Comparative example: the rag strips are soaked in the traditional commercial liquid electrolyte, and after the rag strips are completely soaked, an ignition experiment is carried out, and the rag strips are instantly combusted.

In contrast, in the flame-retardant liquid electrolyte provided in embodiments 1 to 4, the shredded cloth strips are soaked in the flame-retardant liquid electrolyte provided in the embodiments of the present invention, and an ignition experiment is performed after the shredded cloth strips are completely soaked, and the shredded cloth strips are still unburned under the condition of burning for several minutes with open fire. The electrolyte provided by the invention has good flame retardance.

Fig. 3 shows a charge-discharge curve of the sample of the embodiment 1 at a rate of 0.5C, and it can be seen from fig. 3 that the capacity of the battery reaches 146mAh/g after the battery is cycled for 150 times at a rate of 0.5C, and the coulombic efficiency reaches 99.3%.

Fig. 4 shows a charge-discharge curve of the sample of the embodiment 3 at a rate of 0.5C, and it can be seen from fig. 4 that the capacity of the sample of the embodiment 3 reaches 124mAh/g after 150 cycles at the rate of 0.5C, and the coulombic efficiency reaches 99.1%.

The foregoing is considered as illustrative only of the preferred embodiments of the invention, and is presented merely for purposes of illustration and description of the principles of the invention and is not intended to limit the scope of the invention in any way. Any modifications, equivalents and improvements made within the spirit and principles of the invention and other embodiments of the invention without the creative effort of those skilled in the art are included in the protection scope of the invention based on the explanation here.

Claims

1. The preparation method of the flame-retardant liquid electrolyte is characterized by comprising the following steps of:

2. The method of claim 1, wherein the lithium salt is selected from at least one of lithium bis (fluorosulfonyl) imide, lithium hexafluorophosphate, lithium bis (trifluoromethylsulfonyl) imide, lithium bis (oxalato) borate, lithium oxalato difluoride borate, lithium perchlorate, and lithium tetrafluoroborate.
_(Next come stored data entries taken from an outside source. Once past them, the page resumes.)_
Context: an optimization exercise on an open-source flow, tuned for small area, a short achievable clock period and few clock cycles per item. The choices shown serve that exercise and are no tape-out recipe.
In this exercise RTL edits were held to simulation tests only and were not proved equivalent to the original.

== yarrow ==
// line_factor
module line_factor (
    input  wire        clk,
    input  wire        rst,
    input  wire        req_valid,
    output wire        req_ready,
    input  wire [3:0]  req_phase,
    input  wire        req_norm_en,
    input  wire [31:0] req_exp_ref,
    input  wire [31:0] req_exp_meas,
    input  wire [17:0] req_norm_min,
    input  wire [17:0] req_norm_max,
    input  wire        req_drift_upd,
    input  wire        req_drift_first,
    input  wire [17:0] req_drift_mean,
    input  wire [3:0]  req_drift_shift,
    input  wire [17:0] req_drift_ref,
    input  wire [5:0]  req_drift_range,
    output wire        rsp_valid,
    input  wire        rsp_ready,
    output wire [17:0] rsp_ratio,
    output wire        rsp_norm_clamp,
    output wire [17:0] rsp_drift,
    output wire        rsp_drift_clamp
);
    localparam integer S    = 17;                  
    localparam integer D    = S + 3;               
    localparam integer L    = D + 2;               
    reg           rdy_r;
    wire          acc  = req_valid & rdy_r;
    wire          rdy_nx;
    always @(posedge clk) begin
        if (rst) rdy_r <= 1'b1;
        else     rdy_r <= rdy_nx;
    end
    assign req_ready = rdy_r;
  ...
Settings: LEC_CHECK=0, CAP_MARGIN=20, CORE_MARGIN=2, CORE_UTILIZATION=50, CTS_CLUSTER_DIAMETER=100, CTS_CLUSTER_SIZE=24, SLEW_MARGIN=20; clock period 10.0 ns.
standard.sh (not shown) runs the stock make flow with config.mk's settings and CLKGATE_MAP_FILE= SYNTH_SCRIPT=/design/flow/synth_recipe.tcl, a recipe that flattens the netlist after the stock synthesis.
==> flow/flow/run.sh <==
#!/bin/bash
set -euo pipefail
bash standard.sh SETUP_SLACK_MARGIN=6.4 finish > flow_make.log 2>&1
yarrow ended with every stage complete and zero timing, DRC or antenna violations.
Testbench counts of yarrow, summed over its fixed seeds: cycles 2,576, items 2,400.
3. The method of preparing a flame-retardant liquid electrolyte according to claim 1, wherein the molar fraction of the lithium salt in the base electrolyte is 3 to 7mol/L.

4. The method of preparing a flame retardant liquid electrolyte as claimed in claim 1, wherein the phosphate ester solvent is selected from one or both of trimethyl phosphate and triethyl phosphate.
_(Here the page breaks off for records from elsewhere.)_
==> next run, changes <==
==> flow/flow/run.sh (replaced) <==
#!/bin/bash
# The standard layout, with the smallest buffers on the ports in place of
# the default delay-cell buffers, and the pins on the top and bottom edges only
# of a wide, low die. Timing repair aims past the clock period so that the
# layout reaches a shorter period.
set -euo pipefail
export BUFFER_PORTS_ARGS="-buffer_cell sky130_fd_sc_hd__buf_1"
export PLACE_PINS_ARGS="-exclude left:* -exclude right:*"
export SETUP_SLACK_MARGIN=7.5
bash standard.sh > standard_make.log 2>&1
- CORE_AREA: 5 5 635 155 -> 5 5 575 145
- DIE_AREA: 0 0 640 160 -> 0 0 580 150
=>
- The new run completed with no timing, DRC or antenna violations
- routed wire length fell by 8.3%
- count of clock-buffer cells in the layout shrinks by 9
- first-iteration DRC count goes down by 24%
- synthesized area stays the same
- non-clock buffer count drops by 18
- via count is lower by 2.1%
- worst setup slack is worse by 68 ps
What follows belongs to an exercise in optimizing a design on an open flow for small area, a short achievable clock period and few clock cycles per item; a production flow would make more cautious choices. RTL that was checked went through simulation tests only; none was proved equivalent to the original. Only the layout flow was run in run 2; the RTL was not checked for function there.

==> flow/design.v, too long to show whole: its modules and the start of the top module <==
// module pixcorr: 199 lines
// module pc_dsub: 154 lines
// module pc_gsub: 154 lines
// module pc_iy: 642 lines
// module pc_ig: 585 lines
// module pc_mul: 1047 lines
// module pc_add18: 150 lines
module pixcorr (
    input  wire        clk,
    input  wire        rst,
    input  wire        in_valid,
    input  wire        in_last,
    input  wire [15:0] in_data,
    input  wire        in_sat,
    input  wire        in_defpix,
    input  wire        in_uncorr,
    input  wire [15:0] dark_a,
    input  wire [15:0] gain_a,
    input  wire [15:0] dark_b,
    input  wire [15:0] gain_b,
    input  wire [7:0]  weight,
    output reg         out_valid,
    output reg         out_last,
    output reg  [15:0] out_data,
    output reg         out_sat,
    output reg         out_defpix,
    output reg         out_interp
);
  // ...
==> flow/flow/run.sh <==
#!/bin/bash
# The standard layout with these changes:
#  - after synthesis, flow/fixpol.py removes the inverters that Yosys's
#    full-adder extraction leaves around full adders (flipping adders and
#    swapping simple gates for their complements instead);
#  - the port buffers are buf_2 cells instead of the resizer's default, and
#    flow/swapbuf.tcl makes the input ones buf_1 after global placement;
#  - clock tree synthesis adds no dummy loads.
# Each tool's output goes to a log file of its own in this folder.
set -euo pipefail
R=$PWD/orfs/results/$FLOW_PLATFORM/pixcorr/base
LIB=$FLOW_HOME/platforms/$FLOW_PLATFORM/lib/sky130_fd_sc_hd__tt_025C_1v80.lib
EXTRA=(BUFFER_PORTS_ARGS="-buffer_cell sky130_fd_sc_hd__buf_2"
       CTS_ARGS="-sink_clustering_enable -repair_clock_nets -dont_use_dummy_load -sink_clustering_size 30 -sink_clustering_max_diameter 100")
bash standard.sh "${EXTRA[@]}" "$R/1_2_yosys.v" > synth.log 2>&1
cp "$R/1_2_yosys.v" yosys_netlist.v
python3 flow/fixpol.py "$LIB" yosys_netlist.v "$R/1_2_yosys.v" > fixpol.log 2>&1
bash standard.sh "${EXTRA[@]}" "$R/3_3_place_gp.odb" > place.log 2>&1
SWAP_ODB="$R/3_3_place_gp.odb" openroad -no_init -exit flow/swapbuf.tcl > swapbuf.log 2>&1
bash standard.sh "${EXTRA[@]}" > layout.log 2>&1
==> flow/flow/swapbuf.tcl <==
# Input port buffers: buf_1 instead of buf_2 (each drives one flip-flop).
read_db $::env(SWAP_ODB)
set block [ord::get_db_block]
set m [[ord::get_db] findMaster sky130_fd_sc_hd__buf_1]
set n 0
foreach inst [$block getInsts] {
  if {[[$inst getMaster] getName] ne "sky130_fd_sc_hd__buf_2"} { continue }
  set net [[$inst findITerm A] getNet]
  if {$net eq "NULL" || [$net getSigType] eq "CLOCK" || [$net getName] eq "clk"} { continue }
  set bterms [$net getBTerms]
  if {[llength $bterms] != 1 || [[lindex $bterms 0] getIoType] ne "INPUT"} { continue }
  $inst swapMaster $m
  incr n
}
puts "swapbuf: $n input buffers now buf_1"
write_db $::env(SWAP_ODB)
==> flow/standard.sh <==
#!/bin/bash
# synth_recipe.tcl (not shown) runs the flow's synth.tcl, then flattens the netlist and writes it again
# the make line also repeats each setting of config.mk as NAME=value (left out here)
make -C /OpenROAD-flow-scripts/flow DESIGN_CONFIG=/design/flow/config.mk WORK_HOME=/design/flow/orfs CLKGATE_MAP_FILE= SYNTH_SCRIPT=/design/flow/synth_recipe.tcl "${@:-finish}"
==> flow/config.mk <==
export PLATFORM = sky130hd
export DESIGN_NAME = pixcorr
export DESIGN_NICKNAME = pixcorr
export VERILOG_FILES = /design/flow/design.v
export SDC_FILE = /design/flow/constraint.sdc
export NUM_CORES = 4
export LEC_CHECK = 0
export CAP_MARGIN = 20
export CORE_MARGIN = 2
export CORE_UTILIZATION = 40
export SLEW_MARGIN = 20
==> flow/constraint.sdc <==
create_clock -name core_clock -period 34.0 [get_ports {clk}]
set_input_delay 6.8000 -clock core_clock [delete_from_list [all_inputs] [get_ports {clk}]]
set_output_delay 6.8000 -clock core_clock [all_outputs]
set_load 0.01 [all_outputs]
Not shown: flow/flow/fixpol.py
==> reports/summary.txt, run 1 <==
status: no timing/DRC/antenna violations
Antenna Cells: 0
gp weighted congestion: 0.860
Area Overhead vs Synth: 6.81%
worst hold path depth: 0
Clock transition at path regs: 0.11 ns
Util after Layout: 0.434
cell chain of the critical path: buf_2
CTS root buf: clkbuf_16
CP Capture Type: output port
remaining global-route overflow: 0
fin worst setup slack: 26.20 ns
critical path required time: 27.20 ns
DR WL met3: 2680 um
clock buf count: 13
CP Buf/Inv Count: 1
critical path's largest stage delay: 0.35 ns
Syn Nets: 2906
core footprint: 56700 sq um
first-pass GRT wire length: 90700 um
invs w/o clock: 106
Hold WC Path Type: register to register
TAP cells: 756
Met1 Routed Length: 22600 um
Max Slew Vio Count: 0
crit path max fanout: 1
Final Hold Viols: 0
# port buffers: 115
dominant class by area: multi-input combinational cells
met1 GRT Util: 0.240
delay-heaviest family, CP: flip-flops
DRC Markers: 0
Setup CP Type: register to output port
Crit-path slowest cell: dfxtp_1
Setup WS pre-CTS: 26.53 ns
layout cells sized above 1: 0.0507
Testbench counts, summed over its fixed seeds: cycles 105,949, pixels 105,901.
Context: an optimization exercise on an open-source flow, tuned for small area, a short achievable clock period and few clock cycles. The choices shown serve that exercise and are no tape-out recipe.
Only simulation tests tie the RTL to the original design; equivalence was not proved.
No activity file was given, so power comes from the tool's default toggle rates.

<file path="flow/constraint.sdc">
create_clock -name core_clock -period 12.0 [get_ports {clk}]
set_input_delay 2.4000 -clock core_clock [delete_from_list [all_inputs] [get_ports {clk}]]
set_output_delay 2.4000 -clock core_clock [all_outputs]
set_load 0.01 [all_outputs]
</file>
<file path="flow/flow/run.sh">
#!/bin/bash
set -euo pipefail
bash standard.sh finish SETUP_SLACK_MARGIN=7 TNS_END_PERCENT=20 > flow_make.log 2>&1
</file>
<file path="flow/standard.sh">
#!/bin/bash
# synth_recipe.tcl (not shown) runs the flow's synth.tcl, then flattens the netlist and writes it again
# the make line also repeats each setting of config.mk as NAME=value (left out here)
make -C /OpenROAD-flow-scripts/flow DESIGN_CONFIG=/design/flow/config.mk WORK_HOME=/design/flow/orfs CLKGATE_MAP_FILE= SYNTH_SCRIPT=/design/flow/synth_recipe.tcl "${@:-finish}"
</file>
Background: an optimization exercise with open tools, aiming at small area, a short achievable clock period and few clock cycles. Do not read the settings as production practice. Function was not checked in any run shown here: the RTL went through the layout flow alone.

## flow/flow/run.sh

```bash
#!/bin/bash
set -eu -o pipefail
bash standard.sh synth > synth.log 2>&1
bash standard.sh "BUFFER_PORTS_ARGS=-buffer_cell sky130_fd_sc_hd__buf_1" finish > layout.log 2>&1
```

## flow/standard.sh

```bash
#!/bin/bash
# synth_recipe.tcl (not shown) runs the flow's synth.tcl, then flattens the netlist and writes it again
# the make line also repeats each setting of config.mk as NAME=value (left out here)
make -C /OpenROAD-flow-scripts/flow DESIGN_CONFIG=/design/flow/config.mk WORK_HOME=/design/flow/orfs CLKGATE_MAP_FILE= SYNTH_SCRIPT=/design/flow/synth_recipe.tcl "${@:-finish}"
```

## flow/config.mk

```make
export PLATFORM = sky130hd
export DESIGN_NAME = dsl_cmac
export DESIGN_NICKNAME = dsl_cmac
export VERILOG_FILES = /design/flow/design.v
export SDC_FILE = /design/flow/constraint.sdc
export NUM_CORES = 8
export LEC_CHECK = 0
export CAP_MARGIN = 20
export CORE_MARGIN = 2
export CORE_UTILIZATION = 40
export CTS_BUF_LIST = sky130_fd_sc_hd__clkbuf_8 sky130_fd_sc_hd__clkbuf_16
export CTS_CLUSTER_DIAMETER = 100
export CTS_CLUSTER_SIZE = 20
export PLACE_DENSITY = 0.55
export SETUP_SLACK_MARGIN = 4.6
export SLEW_MARGIN = 20
export SYNTH_HIERARCHICAL = 1
export SYNTH_MINIMUM_KEEP_SIZE = 0
```

## flow/constraint.sdc

```tcl
create_clock -name core_clock -period 10.0 [get_ports {clk}]
set_input_delay 2.0000 -clock core_clock [delete_from_list [all_inputs] [get_ports {clk}]]
set_output_delay 2.0000 -clock core_clock [all_outputs]
set_load 0.01 [all_outputs]
```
5. The method of claim 1, wherein the negative electrode protecting agent is one or both of fluoroethylene carbonate and ethylene carbonate.

6. The method of claim 1, wherein said commercial electrolyte comprises lithium hexafluorophosphate as a solute and at least one of ethylene carbonate or diethyl carbonate or dimethyl carbonate as a solvent.

7. The method of claim 1, wherein the liquid flame-retardant electrolyte comprises 35 to 45 vol%, 40 to 60 vol%, and 5 to 20 vol% of the base electrolyte, the commercial electrolyte, and the negative electrode protective agent.

8. A flame-retardant liquid electrolyte prepared by the method for preparing a flame-retardant liquid electrolyte according to any one of claims 1 to 7.

9. A preparation method of a lithium battery is characterized by comprising the following steps: respectively attaching a positive electrode material and a negative electrode material to both sides of the flame-retardant liquid electrolyte according to claim 8, and heating and polymerizing to obtain the lithium battery.

10. A lithium battery comprising the flame-retardant liquid electrolyte according to claim 8, and a positive electrode material and a negative electrode material attached to both sides of the flame-retardant liquid electrolyte.